Из тайги выходили порознь, но как-то получилось, что встретились напарники у приёмщика пушнины. Хозяин участка только что сдал два десятка соболей и расписывался в бумажках. Пришёл черёд Смирнова. А Юрка, хоть и не дурак, но для повышения авторитета решил сдать почти всё, что добыл. Он степенно выложил на стол сорок шкурок.
- А вы говорите – «общий котёл». Не верю я ни в чёрта, ни в коммунизьм», - подытожил Юрка и замолчал.

***

Работа наша подходила к концу: ко всеобщей радости, запасы ещё не распиленных хлыстов таяли прямо на глазах. На общем стихийном собрании во время очередного послеобеденного перекура, бригада пришла к решению: объявить следующий день выходным. Каждый из нас хотел провести свободное время, занявшись каким-то делом, приятным для души.

Художник-Женька собирался целый день пролежать кверху пузом, Иван мечтал изобразить реку с помощью того самого набора пастели, который я подарил ему ещё в армии, Смирнов нацеливался на рыбалку со спиннингом, считая что более глупого занятия в здешних местах придумать невозможно, Володя Черезов запланировал стирку-помывку, а я поджидал продыха в однообразной работе со своим особым интересом – ведь, как говорил мой дед: «Всяк по-своему с ума сходит». 

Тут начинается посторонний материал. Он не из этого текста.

$ cat src/flat_wrapper.sv
// flat-port wrapper written by rule: the top's interface ports become plain ports
module tree_loader_flat 
#(
  parameter int ADDR_WIDTH  = 6,
  parameter int DEPTH       = 64,
  parameter int COEFF_WIDTH = 48,
  parameter int CHILD_WIDTH = 18
)
  (clk, rst, bus_start, bus_node_count, bus_s_data, bus_s_valid, bus_s_ready, bus_coeff_we, bus_coeff_addr, bus_coeff_wdata, bus_child_we, bus_child_addr, bus_child_wdata, bus_busy, bus_done, bus_err);
  tree_loader_if #(.ADDR_WIDTH(ADDR_WIDTH), .COEFF_WIDTH(COEFF_WIDTH), .CHILD_WIDTH(CHILD_WIDTH)) bus_i ();
  input logic clk;
  input logic rst;
  input wire logic [$bits(bus_i.start)-1:0] bus_start;
  input wire logic [$bits(bus_i.node_count)-1:0] bus_node_count;
  input wire logic [$bits(bus_i.s_data)-1:0] bus_s_data;
  input wire logic [$bits(bus_i.s_valid)-1:0] bus_s_valid;
  output wire logic [$bits(bus_i.s_ready)-1:0] bus_s_ready;
  output wire logic [$bits(bus_i.coeff_we)-1:0] bus_coeff_we;
  output wire logic [$bits(bus_i.coeff_addr)-1:0] bus_coeff_addr;
  output wire logic [$bits(bus_i.coeff_wdata)-1:0] bus_coeff_wdata;
  output wire logic [$bits(bus_i.child_we)-1:0] bus_child_we;
  output wire logic [$bits(bus_i.child_addr)-1:0] bus_child_addr;
  output wire logic [$bits(bus_i.child_wdata)-1:0] bus_child_wdata;
  output wire logic [$bits(bus_i.busy)-1:0] bus_busy;
  output wire logic [$bits(bus_i.done)-1:0] bus_done;
  output wire logic [$bits(bus_i.err)-1:0] bus_err;
  assign bus_i.start = bus_start;
  assign bus_i.node_count = bus_node_count;
  assign bus_i.s_data = bus_s_data;
  assign bus_i.s_valid = bus_s_valid;
  assign bus_s_ready = bus_i.s_ready;
  assign bus_coeff_we = bus_i.coeff_we;
  assign bus_coeff_addr = bus_i.coeff_addr;
  assign bus_coeff_wdata = bus_i.coeff_wdata;
  assign bus_child_we = bus_i.child_we;
  assign bus_child_addr = bus_i.child_addr;
  assign bus_child_wdata = bus_i.child_wdata;
  assign bus_busy = bus_i.busy;
  assign bus_done = bus_i.done;
  assign bus_err = bus_i.err;
  tree_loader #(.ADDR_WIDTH(ADDR_WIDTH), .DEPTH(DEPTH), .COEFF_WIDTH(COEFF_WIDTH), .CHILD_WIDTH(CHILD_WIDTH)) u_core (.clk(clk), .rst(rst), .bus(bus_i));
endmodule
$ cat config.mk
export PLATFORM = sky130hd
export DESIGN_NAME = tree_loader_flat
export DESIGN_NICKNAME = d
export VERILOG_FILES = /design/src/rtl/tree_loader_if.sv /design/src/rtl/tree_loader.sv /design/src/flat_wrapper.sv
export SDC_FILE = /design/constraint.sdc
export NUM_CORES = 1
export LEC_CHECK = 0
export ABC_AREA = 1
export BUFFER_PORTS_ARGS = -buffer_cell sky130_fd_sc_hd__buf_2
export CAP_MARGIN = 10
export CORE_MARGIN = 1.5
export CORE_UTILIZATION = 55
export CTS_CLUSTER_DIAMETER = 100
export DETAILED_ROUTE_END_ITERATION = 10
export GPL_ROUTABILITY_DRIVEN = 0
export PLACE_DENSITY = 0.76
export SLEW_MARGIN = 20
export SYNTH_ARGS = -nofsm -noshare
export SYNTH_HDL_FRONTEND = slang
export SYNTH_SLANG_ARGS = --single-unit
$ cat constraint.sdc
create_clock -name clk -period 7.3 [get_ports clk]
set_input_delay 1.46 -clock clk [delete_from_list [all_inputs] [get_ports clk]]
set_output_delay 1.46 -clock clk [all_outputs]
set_load 0.01 [all_outputs]
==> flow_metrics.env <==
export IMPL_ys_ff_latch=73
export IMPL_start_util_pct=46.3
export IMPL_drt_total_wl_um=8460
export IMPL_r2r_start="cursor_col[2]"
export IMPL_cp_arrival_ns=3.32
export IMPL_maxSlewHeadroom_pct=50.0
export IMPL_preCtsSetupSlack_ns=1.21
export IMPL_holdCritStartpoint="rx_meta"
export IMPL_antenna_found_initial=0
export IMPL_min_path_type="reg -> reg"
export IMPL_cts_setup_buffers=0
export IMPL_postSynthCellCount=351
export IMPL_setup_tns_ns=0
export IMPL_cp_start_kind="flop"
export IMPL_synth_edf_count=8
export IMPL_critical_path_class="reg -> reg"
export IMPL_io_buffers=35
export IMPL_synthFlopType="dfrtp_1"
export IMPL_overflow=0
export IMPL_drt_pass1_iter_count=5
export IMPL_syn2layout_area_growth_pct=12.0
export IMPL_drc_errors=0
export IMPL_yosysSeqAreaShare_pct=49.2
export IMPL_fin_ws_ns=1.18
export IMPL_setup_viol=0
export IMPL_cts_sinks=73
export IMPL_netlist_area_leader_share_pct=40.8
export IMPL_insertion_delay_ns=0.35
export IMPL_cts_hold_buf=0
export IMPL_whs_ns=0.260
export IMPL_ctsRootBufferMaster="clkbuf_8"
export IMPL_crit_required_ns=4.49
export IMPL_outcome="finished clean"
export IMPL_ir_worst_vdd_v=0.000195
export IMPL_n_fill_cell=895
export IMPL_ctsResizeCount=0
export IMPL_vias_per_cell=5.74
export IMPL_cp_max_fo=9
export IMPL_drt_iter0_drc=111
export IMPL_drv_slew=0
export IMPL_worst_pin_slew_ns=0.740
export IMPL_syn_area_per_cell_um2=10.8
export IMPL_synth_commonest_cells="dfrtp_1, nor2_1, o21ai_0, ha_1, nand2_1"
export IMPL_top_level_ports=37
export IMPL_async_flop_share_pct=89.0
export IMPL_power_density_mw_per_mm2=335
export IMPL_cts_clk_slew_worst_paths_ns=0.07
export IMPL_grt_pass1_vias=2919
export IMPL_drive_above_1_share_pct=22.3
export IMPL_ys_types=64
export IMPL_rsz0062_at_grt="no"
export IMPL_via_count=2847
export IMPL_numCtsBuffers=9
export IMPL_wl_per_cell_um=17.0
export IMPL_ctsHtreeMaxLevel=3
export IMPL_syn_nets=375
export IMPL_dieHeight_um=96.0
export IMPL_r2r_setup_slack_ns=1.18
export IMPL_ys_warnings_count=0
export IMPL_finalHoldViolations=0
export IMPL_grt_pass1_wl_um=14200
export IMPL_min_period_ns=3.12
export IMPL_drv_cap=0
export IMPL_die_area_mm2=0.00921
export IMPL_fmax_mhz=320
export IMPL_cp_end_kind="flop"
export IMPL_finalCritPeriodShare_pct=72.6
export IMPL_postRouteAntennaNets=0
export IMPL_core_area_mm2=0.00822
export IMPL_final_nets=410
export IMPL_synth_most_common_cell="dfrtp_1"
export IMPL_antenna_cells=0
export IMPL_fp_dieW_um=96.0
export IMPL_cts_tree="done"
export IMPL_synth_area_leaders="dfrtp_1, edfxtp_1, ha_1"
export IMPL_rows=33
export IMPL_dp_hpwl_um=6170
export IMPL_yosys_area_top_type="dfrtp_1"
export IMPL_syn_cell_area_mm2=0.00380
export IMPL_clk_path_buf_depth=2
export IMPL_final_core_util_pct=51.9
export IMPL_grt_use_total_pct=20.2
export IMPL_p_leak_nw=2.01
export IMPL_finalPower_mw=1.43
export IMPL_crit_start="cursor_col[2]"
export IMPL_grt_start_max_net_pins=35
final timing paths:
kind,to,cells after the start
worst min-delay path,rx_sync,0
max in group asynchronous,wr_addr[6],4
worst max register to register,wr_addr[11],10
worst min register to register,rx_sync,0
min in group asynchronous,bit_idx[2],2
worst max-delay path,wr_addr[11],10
--- config.mk ---
export PLATFORM = sky130hd
export DESIGN_NAME = mem_arbiter
export DESIGN_NICKNAME = d
export VERILOG_FILES = /design/src/rtl/mem_arbiter.sv
export SDC_FILE = /design/constraint.sdc
export NUM_CORES = 1
export LEC_CHECK = 0
export ABC_AREA = 0
export CAP_MARGIN = 20
export CORE_MARGIN = 4
export CORE_UTILIZATION = 40
export CTS_BUF_LIST = sky130_fd_sc_hd__clkbuf_2 sky130_fd_sc_hd__clkbuf_4 sky130_fd_sc_hd__clkbuf_8
export CTS_CLUSTER_DIAMETER = 200
export CTS_CLUSTER_SIZE = 25
export DETAILED_ROUTE_END_ITERATION = 10
export GPL_ROUTABILITY_DRIVEN = 0
export PLACE_DENSITY = 0.67
export SYNTH_ARGS = -nofsm -noshare
export SYNTH_HDL_FRONTEND = slang
export SYNTH_SLANG_ARGS = --single-unit
export TNS_END_PERCENT = 10
--- constraint.sdc ---
create_clock -name clk -period 2.21 [get_ports clk]
set_input_delay 0.663 -clock clk [delete_from_list [all_inputs] [get_ports clk]]
set_output_delay 0.663 -clock clk [all_outputs]
set_load 0.02 [all_outputs]
--- src/rtl/mem_arbiter.sv ---
// mem_arbiter
//   Round-robin arbiter that shares the single memory_unit port among N_REQ
//   requester blocks (mem_traversal, cell_block, incr, equal). A rising edge on
//   req_execute[p] latches that port's address/function/write data into its own
//   holding registers. The arbiter then issues the request to memory_unit with a
//   one-cycle mem_execute strobe. When memory_unit answers, it returns a
//   one-cycle req_ready[p] pulse and the read data to that port only.
//
// Configuration
//   MEM_ARB_TIMEOUT_EN  when defined, a watchdog in WAIT completes the
//                       transaction with zero read data after TMO_CYC cycles
//                       and sets err_timeout. When undefined, WAIT waits
//                       indefinitely and err_timeout is tied to 0.
//
// Ports
//   clk, rst              clock; asynchronous active-low reset
//   req_execute[p]        request strobe per port (rising edge = new request)
//   req_address1/2        per-port addresses, port p at [p*ADDR_W +: ADDR_W]
//   req_func              per-port 2-bit memory function code
//   req_write_data        per-port write data
//   req_ready[p]          one-cycle completion pulse to the owning port
//   req_read_data1/2      completion data, valid while req_ready[p]=1
//   mem_*                 single shared interface to memory_unit
//   busy                  high while a transaction is in ISSUE/WAIT/DONE
//   grant_id              port currently owning memory
//   err_overrun[p]        sticky: new edge on p while p already pending
//   err_timeout           sticky: watchdog fired

`timescale 1ns/1ps

`ifndef MEMORY_ADDR_WIDTH
`define MEMORY_ADDR_WIDTH 16
`endif
`ifndef MEMORY_DATA_WIDTH
`define MEMORY_DATA_WIDTH 8
`endif

module mem_arbiter #(
  parameter int N_REQ   = 4,
  parameter int ADDR_W  = `MEMORY_ADDR_WIDTH,
  parameter int DATA_W  = `MEMORY_DATA_WIDTH,
  parameter int TMO_CYC = 255
) (
  input  logic                      clk,
  input  logic                      rst,
  input  logic [N_REQ-1:0]          req_execute,
  input  logic [N_REQ*ADDR_W-1:0]   req_address1,
  input  logic [N_REQ*ADDR_W-1:0]   req_address2,
  input  logic [N_REQ*2-1:0]        req_func,
  input  logic [N_REQ*DATA_W-1:0]   req_write_data,
  output logic [N_REQ-1:0]          req_ready,
  output logic [DATA_W-1:0]         req_read_data1,
  output logic [DATA_W-1:0]         req_read_data2,
  output logic                      mem_execute,
  output logic [ADDR_W-1:0]         mem_address1,
  output logic [ADDR_W-1:0]         mem_address2,
  output logic [1:0]                mem_func,
  output logic [DATA_W-1:0]         mem_write_data,
  input  logic                      mem_ready,
  input  logic [DATA_W-1:0]         mem_read_data1,
  input  logic [DATA_W-1:0]         mem_read_data2,
  output logic                      busy,
  output logic [2:0]                grant_id,
  output logic [N_REQ-1:0]          err_overrun,
  output logic                      err_timeout
);

  localparam int SEL_W = $clog2(N_REQ);

  if (N_REQ < 2 || N_REQ > 8) begin : g_bad_n_req
    $error("mem_arbiter: N_REQ must be in 2..8");
  end
  if (TMO_CYC < 1 || TMO_CYC > 255) begin : g_bad_tmo_cyc
    $error("mem_arbiter: TMO_CYC must be in 1..255");
  end

  typedef enum logic [1:0] {IDLE, ISSUE, WAIT, DONE} state_t;

  state_t                    state;
  logic [N_REQ-1:0]          exec_q;
  logic [N_REQ-1:0]          exec_edge;
  logic [N_REQ-1:0]          pending;
  logic [2:0]                last_grant;
  logic [N_REQ*ADDR_W-1:0]   hold_addr1;
  logic [N_REQ*ADDR_W-1:0]   hold_addr2;
  logic [N_REQ*2-1:0]        hold_func;
  logic [N_REQ*DATA_W-1:0]   hold_wdata;
  logic [SEL_W-1:0]          grant_sel;
  logic [N_REQ-1:0]          grant_onehot;
  logic                      next_found;
  logic [2:0]                next_port;

`ifdef MEM_ARB_TIMEOUT_EN
  localparam logic [7:0] TMO_LAST = 8'(TMO_CYC - 1);
  logic [7:0] tmo_cnt;
`endif

  assign exec_edge = req_execute & ~exec_q;
  assign grant_sel = grant_id[SEL_W-1:0];

  always_comb begin
    grant_onehot            = '0;
    grant_onehot[grant_sel] = 1'b1;
  end

  // Round-robin search starting just after last_grant. The loop runs from the
  // farthest candidate back to the nearest one so that the nearest pending port
  // overwrites the others and wins.
  always_comb begin
    next_found = 1'b0;
    next_port  = '0;
    for (int i = N_REQ; i >= 1; i--) begin
      if (pending[SEL_W'((int'(last_grant) + i) % N_REQ)]) begin
        next_found = 1'b1;
        next_port  = 3'((int'(last_grant) + i) % N_REQ);
      end
    end
  end

  // Request capture and the arbitration FSM share one register process.
  // A capture only sets a pending bit that is currently clear. Completion only
  // clears a pending bit that is currently set. The two can therefore never
  // target the same bit on the same edge. IDLE arbitrates on the registered
  // pending vector, so a request captured on this edge is considered next cycle.
  always_ff @(posedge clk or negedge rst) begin
    if (!rst) begin
      state          <= IDLE;
      exec_q         <= '0;
      pending        <= '0;
      last_grant     <= 3'(N_REQ - 1);
      hold_addr1     <= '0;
      hold_addr2     <= '0;
      hold_func      <= '0;
      hold_wdata     <= '0;
      req_ready      <= '0;
      req_read_data1 <= '0;
      req_read_data2 <= '0;
      mem_execute    <= 1'b0;
      mem_address1   <= '0;
      mem_address2   <= '0;
      mem_func       <= '0;
      mem_write_data <= '0;
      busy           <= 1'b0;
      grant_id       <= '0;
      err_overrun    <= '0;
`ifdef MEM_ARB_TIMEOUT_EN
      err_timeout    <= 1'b0;
      tmo_cnt        <= '0;
`endif
    end else begin
      exec_q <= req_execute;

      for (int p = 0; p < N_REQ; p++) begin
        if (exec_edge[p]) begin
          if (pending[p]) begin
            err_overrun[p] <= 1'b1;
          end else begin
            pending[p]                          <= 1'b1;
            hold_addr1[p*ADDR_W +: ADDR_W]      <= req_address1[p*ADDR_W +: ADDR_W];
            hold_addr2[p*ADDR_W +: ADDR_W]      <= req_address2[p*ADDR_W +: ADDR_W];
            hold_func[p*2 +: 2]                 <= req_func[p*2 +: 2];
            hold_wdata[p*DATA_W +: DATA_W]      <= req_write_data[p*DATA_W +: DATA_W];
          end
        end
      end

      case (state)
        IDLE: begin
          if (next_found) begin
            mem_address1   <= hold_addr1[int'(next_port)*ADDR_W +: ADDR_W];
            mem_address2   <= hold_addr2[int'(next_port)*ADDR_W +: ADDR_W];
            mem_func       <= hold_func[int'(next_port)*2 +: 2];
            mem_write_data <= hold_wdata[int'(next_port)*DATA_W +: DATA_W];
            mem_execute    <= 1'b1;
            grant_id       <= next_port;
            busy           <= 1'b1;
            state          <= ISSUE;
          end
        end

        ISSUE: begin
          mem_execute <= 1'b0;
`ifdef MEM_ARB_TIMEOUT_EN
          tmo_cnt     <= '0;
`endif
          state       <= WAIT;
        end

        WAIT: begin
          if (mem_ready) begin
            req_read_data1     <= mem_read_data1;
            req_read_data2     <= mem_read_data2;
            req_ready          <= grant_onehot;
            pending[grant_sel] <= 1'b0;
            last_grant         <= grant_id;
            state              <= DONE;
          end
`ifdef MEM_ARB_TIMEOUT_EN
          else if (tmo_cnt == TMO_LAST) begin
            err_timeout        <= 1'b1;
            req_read_data1     <= '0;
            req_read_data2     <= '0;
            req_ready          <= grant_onehot;
            pending[grant_sel] <= 1'b0;
            last_grant         <= grant_id;
            state              <= DONE;
          end else begin
            tmo_cnt <= tmo_cnt + 8'd1;
          end
`endif
        end

        DONE: begin
          req_ready <= '0;
          busy      <= 1'b0;
          state     <= IDLE;
        end

        default: state <= IDLE;
      endcase
    end
  end

`ifndef MEM_ARB_TIMEOUT_EN
  assign err_timeout = 1'b0;
`endif

endmodule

Я давно вынашивал мысль сделать длинную и узкую плоскодонную лодку, похожую в носовой части на старинные шитики. На таких посудинах доставляли грузы по Нижней Тунгуске в стародавние времена. Нос и корма настоящего шитика ничем не отличаются друг от друга. Они похожи на загнутый конец огромной лыжины. Борта прикрепляются к днищу почти под прямым углом, а вместо шпангоутов используются г-образные кокорины, вытесанные из куска соснового ствола с торчащим из него толстым суком.

Эти самые кокорины я подсмотрел на случайно найденных в тайге обломках здоровенного шитика, построенного, судя по зелёному мху на деревянных частях, лет за сто до моего рождения.  Прочность такого природного углового соединения трудно достичь, если делаешь шпангоуты из деревянных брусков. Так что нашим пращурам, придумавшим кокорины, стоило бы в ноги поклониться. Они умели строить лодки с помощью одного топора. Шесть пар кокорин я заготовил заранее, используя мотопилу и топор. Только Володя Черезов сразу понял, чем я занимаюсь в редкие часы свободы, и спросил: не шитик ли я собираюсь изладить?

Но для действительно большой лодки, кроме мощных кокорин-шпангоутов, нужны были не стандартные шестиметровые доски, а хотя бы вполовину длиннее. Бригадир дал добро на выбор материала из огромного на тот момент запаса казённого леса. Среди сотен сосновых хлыстов изредка попадались и стволы ели. Из них мне удалось отобрать около десятка самых ровных, и я вырезал из них девятиметровые брёвна. Из всего этого богатства Юрка, при нашем участии, напилил небольшой штабель прекрасной обрезной доски дюймовой толщины.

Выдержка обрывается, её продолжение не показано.